FIG. 10 is a front view showing a state where the floating portion 1 is located at an equilibrium point in the first embodiment.

FIG. 11 is a front view showing a state in which the levitation portion 1 is located at the bottom of the levitation force characteristic curve in the first embodiment.

FIG. 12 is a characteristic diagram similar to FIG. 5, showing the states of FIGS. 9 to 11 at positions on the levitation force characteristic curve.

FIG. 13 is a front view of the third embodiment of the present invention.

FIG. 14 is a front view of another embodiment of the present invention.

FIG. 15 is a front view of still another embodiment of the present invention.

[Explanation of symbols]

t1, t2, t3, t4, t5 ... tangent line at equilibrium point W ... floating weight y, y1, y2, y3 ... vertical displacement x ... lateral displacement 1, 11 ... floating Part 2, 2u, 2d, 13L, 13R ... Fixed part 3u, 3d, 4u, 4d, 12L, 12R, 14L, 1
4R, 15L, 15R ... Permanent magnet

Claims (2)

[Claims] 1. An upper part and a lower part include a floating part having a permanent magnet and a fixed part, wherein the upper permanent magnet is set to have a polarity such that an attractive force acts between the floating part and the fixed part, and the lower part has a lower polarity.
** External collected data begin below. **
What follows belongs to an exercise in optimizing a design on an open flow for small area, a short achievable clock period and few clock cycles; a production flow would make more cautious choices.
In this exercise RTL edits were held to simulation tests only and were not proved equivalent to the original.
Power and IR drop assume default switching activity.

`flow/config.mk`:
```
export PLATFORM = sky130hd
export DESIGN_NAME = fblc_dec
export DESIGN_NICKNAME = fblc_dec
export VERILOG_FILES = /design/flow/design.v
export SDC_FILE = /design/flow/constraint.sdc
export NUM_CORES = 4
export LEC_CHECK = 0
export ABC_CLOCK_PERIOD_IN_PS = 5000
export CAP_MARGIN = 20
export CELL_PAD_IN_SITES_DETAIL_PLACEMENT = 1
export CELL_PAD_IN_SITES_GLOBAL_PLACEMENT = 2
export CORE_MARGIN = 2
export CORE_UTILIZATION = 30
export GPL_ROUTABILITY_DRIVEN = 1
export PLACE_DENSITY = 0.45
export SETUP_SLACK_MARGIN = 2.0
export SLEW_MARGIN = 20
```
Source: an optimization exercise on an open RTL-to-GDS flow (aim: small area, a short achievable clock period and few clock cycles per item). Production flows keep margins and buffers that such runs may drop. RTL that was checked went through simulation tests only; none was proved equivalent to the original. The RTL of run 3 was laid out without a check of its function. No activity file was given, so power comes from the tool's default toggle rates.

$ cat design/flow/flow/run.sh
#!/bin/bash
# Standard ORFS layout (the standard.sh, unchanged synthesis), with:
#  - port buffers of sky130_fd_sc_hd__buf_1 instead of the default choice
#  - timing repair aiming for 12.5 ns of setup slack at the design's period
#  - clock tree: clkbuf_8 buffers, larger sink clusters, no dummy loads
set -euo pipefail
bash standard.sh SETUP_SLACK_MARGIN=12.5 \
  "BUFFER_PORTS_ARGS=-buffer_cell sky130_fd_sc_hd__buf_1" \
  "CTS_ARGS=-sink_clustering_enable -repair_clock_nets -buf_list sky130_fd_sc_hd__clkbuf_8 -sink_clustering_size 16 -sink_clustering_max_diameter 60 -dont_use_dummy_load" \
  finish > make_finish.log 2>&1
$ cat design/flow/standard.sh
#!/bin/bash
# synth_recipe.tcl (not shown) runs the flow's synth.tcl, then flattens the netlist and writes it again
# the make line also repeats each setting of config.mk as NAME=value (left out here)
make -C /OpenROAD-flow-scripts/flow DESIGN_CONFIG=/design/flow/config.mk WORK_HOME=/design/flow/orfs CLKGATE_MAP_FILE= SYNTH_SCRIPT=/design/flow/synth_recipe.tcl "${@:-finish}"
$ cat design/flow/config.mk
export PLATFORM = sky130hd
export DESIGN_NAME = z20_align_add
export DESIGN_NICKNAME = z20_align_add
export VERILOG_FILES = /design/flow/design.v
export SDC_FILE = /design/flow/constraint.sdc
export NUM_CORES = 4
export LEC_CHECK = 0
export CAP_MARGIN = 20
export CORE_MARGIN = 2
export CORE_UTILIZATION = 50
export CTS_BUF_LIST = sky130_fd_sc_hd__clkbuf_8
export SLEW_MARGIN = 20
export SYNTH_HIERARCHICAL = 1
$ cat design/flow/constraint.sdc
create_clock -name core_clock -period 17.0 [get_ports {clk}]
set_input_delay 3.4000 -clock core_clock [delete_from_list [all_inputs] [get_ports {clk}]]
set_output_delay 3.4000 -clock core_clock [all_outputs]
set_load 0.01 [all_outputs]
$ cat design/flow/design.v
module z20_align_add (
    input  wire        clk,
    input  wire        rst,           
    input  wire        in_valid,
    input  wire        in_sub,        
    input  wire [47:0] in_x,          
    input  wire [15:0] in_ex,         
    input  wire [5:0]  in_wx,         
    input  wire [47:0] in_y,
    input  wire [15:0] in_ey,
    input  wire [5:0]  in_wy,
    output reg         out_valid,
    output reg  [47:0] out_z,         
    output reg  [15:0] out_ez,        
    output reg         out_sat        
);
    function [4:0] guard_of(input [5:0] w);
        guard_of = (w >= 6'd47) ? 5'd0 : (w <= 6'd31) ? 5'd16 : (5'd15 - w[4:0]);
    endfunction
    wire [4:0]  gx = guard_of(in_wx);
    wire [4:0]  gy = guard_of(in_wy);
    wire        swap1, dbig1;
    z20_exp_cmp u_cmp (.ex(in_ex), .ey(in_ey), .lt(swap1), .big(dbig1));
    reg         r1_valid;
    reg  [47:0] r1_x, r1_y;
    reg         r1_sub;
    reg         r1_clamp;         
    reg  [15:0] r1_ex, r1_ey;
    reg  [4:0]  r1_gx, r1_gy;
    reg         r1_swap;          
    reg  [7:0]  r1_dxy, r1_dyx;   
    reg         r1_dbig;          
    always @(posedge clk) begin
        if (rst) r1_valid <= 1'b0;
        else     r1_valid <= in_valid;
        r1_x    <= in_x;
        r1_y    <= in_y;
        r1_sub  <= in_sub;
        r1_clamp <= in_sub & in_y[47] & ~(|in_y[46:0]);
        r1_ex   <= in_ex;
        r1_ey   <= in_ey;
        r1_gx   <= gx;
        r1_gy   <= gy;
        r1_swap <= swap1;
        r1_dxy  <= in_ex[7:0] - in_ey[7:0];
        r1_dyx  <= in_ey[7:0] - in_ex[7:0];
        r1_dbig <= dbig1;
    end
    wire [47:0] yn;
    z20_neg u_neg (.y(r1_y), .sub(r1_sub), .clamp(r1_clamp), .yn(yn));
    wire        swap = r1_swap;
    wire [47:0] a    = swap ? yn : r1_x;                      
    wire [47:0] b    = swap ? r1_x : yn;
    wire [15:0] ea   = swap ? r1_ey : r1_ex;
    wire [4:0]  g    = swap ? r1_gy : r1_gx;
    wire        dbig = r1_dbig;
    wire [7:0]  d    = swap ? r1_dyx : r1_dxy;
    wire [7:0]  t    = d - {3'd0, g};
    wire        tneg = t[7] & ~dbig;
    wire [4:0]  shl  = tneg ? {1'b0, d[3:0]} : g;            
    wire [5:0]  s    = {((t[5] | t[6]) & ~t[7]) | dbig,
                        ((t[4] | t[6]) & ~t[7]) | dbig,
                        t[3:0] & {4{~t[7]}}};
    wire [48:0] a49;
    wire        abig;
    z20_lsh u_lsh (.a(a), .sh(shl), .z(a49), .big(abig));
    wire [47:0] q;
    wire        up;
    z20_rsh_rne u_rsh (.b(b), .s(s), .q(q), .up(up));
    reg         r2_valid;
    reg  [48:0] r2_a;
    reg         r2_abig;
    reg         r2_asgn;
    reg  [47:0] r2_q;
    reg         r2_up;
    reg  [15:0] r2_ea;
    reg  [4:0]  r2_shl;
    reg         r2_clamp;
    always @(posedge clk) begin
        if (rst) r2_valid <= 1'b0;
        else     r2_valid <= r1_valid;
        r2_a     <= a49;
        r2_abig  <= abig;
        r2_asgn  <= a[47];
        r2_q     <= q;
        r2_up    <= up;
        r2_ea    <= ea;
        r2_shl   <= shl;
        r2_clamp <= r1_clamp;
    end
    wire [47:0] z;
    wire        ovf;
    z20_sum_sat u_sum (.a(r2_a), .big(r2_abig), .asgn(r2_asgn), .q(r2_q), .cin(r2_up),
                       .z(z), .ovf(ovf));
    always @(posedge clk) begin
        if (rst) out_valid <= 1'b0;
        else     out_valid <= r2_valid;
        out_z   <= z;
        out_ez  <= r2_ea - {11'd0, r2_shl};
        out_sat <= ovf | r2_clamp;
    end
endmodule
module z20_exp_cmp (
    input  wire [15:0] ex,
    input  wire [15:0] ey,
    output wire        lt,
    output wire        big
);
    wire [15:0] ua = {~ex[15], ex[14:0]};
    wire [15:0] ub = {~ey[15], ey[14:0]};
    reg  [15:0] l, e;
    integer i, k;
    always @(*) begin
        l = ~ua & ub;
        e = ~(ua ^ ub);
        for (k = 1; k < 16; k = k * 2)
            for (i = 0; i < 16; i = i + 2*k) begin
                l[i] = l[i+k] | (e[i+k] & l[i]);
                e[i] = e[i+k] & e[i];
            end
    end
    assign lt = l[0];
    wire [9:0]  hx = ua[15:6];
    wire [9:0]  hy = ub[15:6];
    reg  [9:0]  px, py;
    always @(*) begin
        px[0] = 1'b1;
        py[0] = 1'b1;
        for (i = 1; i < 10; i = i + 1) begin
            px[i] = px[i-1] & hx[i-1];
            py[i] = py[i-1] & hy[i-1];
        end
    end
    wire        e0  = (hx == hy);
    wire        exy = ((hx ^ hy) == py) & ~(&hy);           
    wire        eyx = ((hx ^ hy) == px) & ~(&hx);           
    assign big = ~(e0 | exy | eyx);
endmodule
module z20_neg (
    input  wire [47:0] y,
    input  wire        sub,
    input  wire        clamp,
    output wire [47:0] yn
);
    reg  [47:0] nz;
    integer i;
    always @(*) begin
        nz[0] = 1'b0;
        for (i = 1; i < 48; i = i + 1) nz[i] = nz[i-1] | y[i-1];
    end
    assign yn = y ^ (({48{sub}} & nz) | {48{clamp}});
endmodule
module z20_lsh (
    input  wire [47:0] a,
    input  wire [4:0]  sh,
    output wire [48:0] z,
    output reg         big
);
    reg  [48:0] v;
    always @(*) begin
        v = {a[47], a};
        if (sh[0]) v = {v[47:0], 1'd0};
        if (sh[1]) v = {v[46:0], 2'd0};
        if (sh[2]) v = {v[44:0], 4'd0};
        if (sh[3]) v = {v[40:0], 8'd0};
        if (sh[4]) v = {a[32:0], 16'd0};
    end
    assign z = v;
    integer k;
    always @(*) begin
        big = 1'b0;
        for (k = 1; k < 16; k = k + 1)
            if (k < sh && (a[47] ^ a[47-k])) big = 1'b1;
    end
endmodule
module z20_rsh_rne (
    input  wire [47:0] b,
    input  wire [5:0]  s,
    output wire [47:0] q,
    output wire        up
);
    reg  [48:0] v;       
    reg         sticky;
    always @(*) begin
        v = {b, 1'b0};
        sticky = 1'b0;
        if (s[5]) begin sticky = sticky | (|v[31:0]); v = {{32{v[48]}}, v[48:32]}; end
        if (s[4]) begin sticky = sticky | (|v[15:0]); v = {{16{v[48]}}, v[48:16]}; end
        if (s[3]) begin sticky = sticky | (|v[7:0]);  v = {{8{v[48]}},  v[48:8]};  end
        if (s[2]) begin sticky = sticky | (|v[3:0]);  v = {{4{v[48]}},  v[48:4]};  end
        if (s[1]) begin sticky = sticky | (|v[1:0]);  v = {{2{v[48]}},  v[48:2]};  end
        if (s[0]) begin sticky = sticky | v[0];       v = {v[48], v[48:1]};        end
    end
    assign q  = v[48:1];
    assign up = v[0] & (sticky | v[1]);
endmodule
module z20_sum_sat (
    input  wire [48:0] a,
    input  wire        big,
    input  wire        asgn,
    input  wire [47:0] q,
    input  wire        cin,
    output wire [47:0] z,
    output wire        ovf
);
    localparam N = 50;
    wire [N-1:0] xa = {a[48], a};
    wire [N-1:0] xb = {{2{q[47]}}, q};
    wire [N-1:0] pp = xa ^ xb;
    reg  [N-1:0] gg, gp;
    reg  [N-1:0] c;          
    integer j, l;
    always @(*) begin
        gg = xa & xb;
        gp = pp;
        gg[0] = gg[0] | (pp[0] & cin);
        for (l = 1; l < 64; l = l * 2)
            for (j = N - 1; j >= 0; j = j - 1)
                if (j & l) begin
                    gg[j] = gg[j] | (gp[j] & gg[((j / l) * l) - 1]);
                    gp[j] = gp[j] & gp[((j / l) * l) - 1];
                end
        c = {gg[N-2:0], cin};
    end
    wire [N-1:0] sum = pp ^ c;
    wire         neg = big ? asgn : sum[49];
    assign ovf = big | (sum[49:47] != {3{sum[49]}});
    assign z   = ovf ? {neg, {47{~neg}}} : sum[47:0];
endmodule
Context: an optimization exercise on an open-source flow, tuned for small area, a short achievable clock period and few clock cycles per item. The choices shown serve that exercise and are no tape-out recipe.
RTL that was checked went through simulation tests only; none was proved equivalent to the original.
Power figures rest on the tool's default switching activity, not on a simulated workload.

## img_sha256
module img_sha256 (
    input  wire         clk,
    input  wire         rst,         
    input  wire         in_valid,
    output wire         in_ready,
    input  wire [31:0]  in_data,
    input  wire         in_last,
    output reg          out_valid,
    output wire [255:0] out_digest
);
Size: about 4,400 cells after synthesis, ~290 I/O pins, about 44,000 sq um of cells after synthesis.
export LEC_CHECK = 0
export ABC_AREA = 1
export CAP_MARGIN = 20
export CORE_MARGIN = 2
export CORE_UTILIZATION = 55
export CTS_BUF_LIST = sky130_fd_sc_hd__clkbuf_16
export CTS_CLUSTER_DIAMETER = 70
export CTS_CLUSTER_SIZE = 20
export PLACE_DENSITY = 0.7
export SETUP_SLACK_MARGIN = 5
export SLEW_MARGIN = 20
create_clock -name core_clock -period 10.0 [get_ports {clk}]
standard.sh (not shown) runs the stock make flow with config.mk's settings and CLKGATE_MAP_FILE= SYNTH_SCRIPT=/design/flow/synth_recipe.tcl, a recipe that flattens the netlist after the stock synthesis.
==> flow/flow/run.sh <==
#!/bin/bash
# Standard layout, with the port buffers made from the smallest buffer.
set -euo pipefail
export BUFFER_PORTS_ARGS="-buffer_cell sky130_fd_sc_hd__buf_1"
bash standard.sh > standard_flow.log 2>&1
Testbench counts at the start, summed over its fixed seeds: cycles 64,020, words 14,230.
Next try:
Settings changed: CORE_UTILIZATION 55 to 40, PLACE_DENSITY 0.7 to 0.6.
Clock skew came out higher by 0.017 ns; total power came out higher by 3.6%; via count came out lower by 1.4%; cell count came out higher by 8.2%.
Next try:
Settings changed: CORE_UTILIZATION 40 to 65, PLACE_DENSITY 0.6 to 0.8.
Synthesized area stays the same.
Final area is lower by about 3.5%.
Wire length is lower by about 3.2%.
Core utilization increases by 26 points.
Die area goes down by about 40%.
Setup slack is worse by 0.13 ns.
Worst hold slack improved by 0.0042 ns.
Clock skew is lower by 0.012 ns.
Next try:
Settings changed: CORE_UTILIZATION 65 to 55, GPL_TIMING_DRIVEN from default to 0, PLACE_DENSITY 0.8 to 0.7.
What happened: Non-clock buffer count rose by 131. Wire length rose by about a fifth. Utilization fell by 10 points. Hold slack hardly moves. Critical path depth fell by 10. Via count rose slightly. Clock power rose slightly.
Next try:
Settings changed: CTS_CLUSTER_DIAMETER 70 to 90, CTS_CLUSTER_SIZE 20 to 28, GPL_TIMING_DRIVEN 0 to default.
Effect: Total power fell by about 4.4%. Sequential share of layout area grows by 1.4 points. Global-route usage shrinks by 4.7 points. Utilization shrinks by 1.8 points. Synthesized area does not change. Clock-buffer cell count decreases by 21. Worst setup slack gains 0.18 ns. Fmax rose by 3.7%. Wire length decreases by 13%. Cell count decreases by 2.7%. Hold slack gets better by 0.011 ns.

* * *

## before
img_sha256, a different RTL version from the one above (not shown whole).
Size: about 1,200 flip-flops.
export LEC_CHECK = 0
export CAP_MARGIN = 20
export CORE_MARGIN = 2
export CORE_UTILIZATION = 40
export CTS_BUF_LIST = sky130_fd_sc_hd__clkbuf_16
export CTS_CLUSTER_DIAMETER = 80
export CTS_CLUSTER_SIZE = 22
export PLACE_DENSITY = 0.6
export SETUP_SLACK_MARGIN = 5
export SLEW_MARGIN = 20
create_clock -name core_clock -period 10.0 [get_ports {clk}]
Scripts as last shown in full above: flow/flow/run.sh
The final report for before shows a completed flow and a layout that fails verification, specifically antenna violations.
The polarity of the permanent magnet is set so that the repulsive force acts between the floating portion and the fixed portion, and the levitation force, which is the sum of the attraction force and the repulsive force, is equal to the gravity acting on the floating portion. A magnetic levitation mechanism characterized in that there are two points and a stopper is provided in the vicinity of the lower side of the upper equilibrium point. 2. A magnetic material is used instead of the permanent magnet for either one of the floating portion and the fixed portion on which the attractive force acts.
The magnetic levitation mechanism described.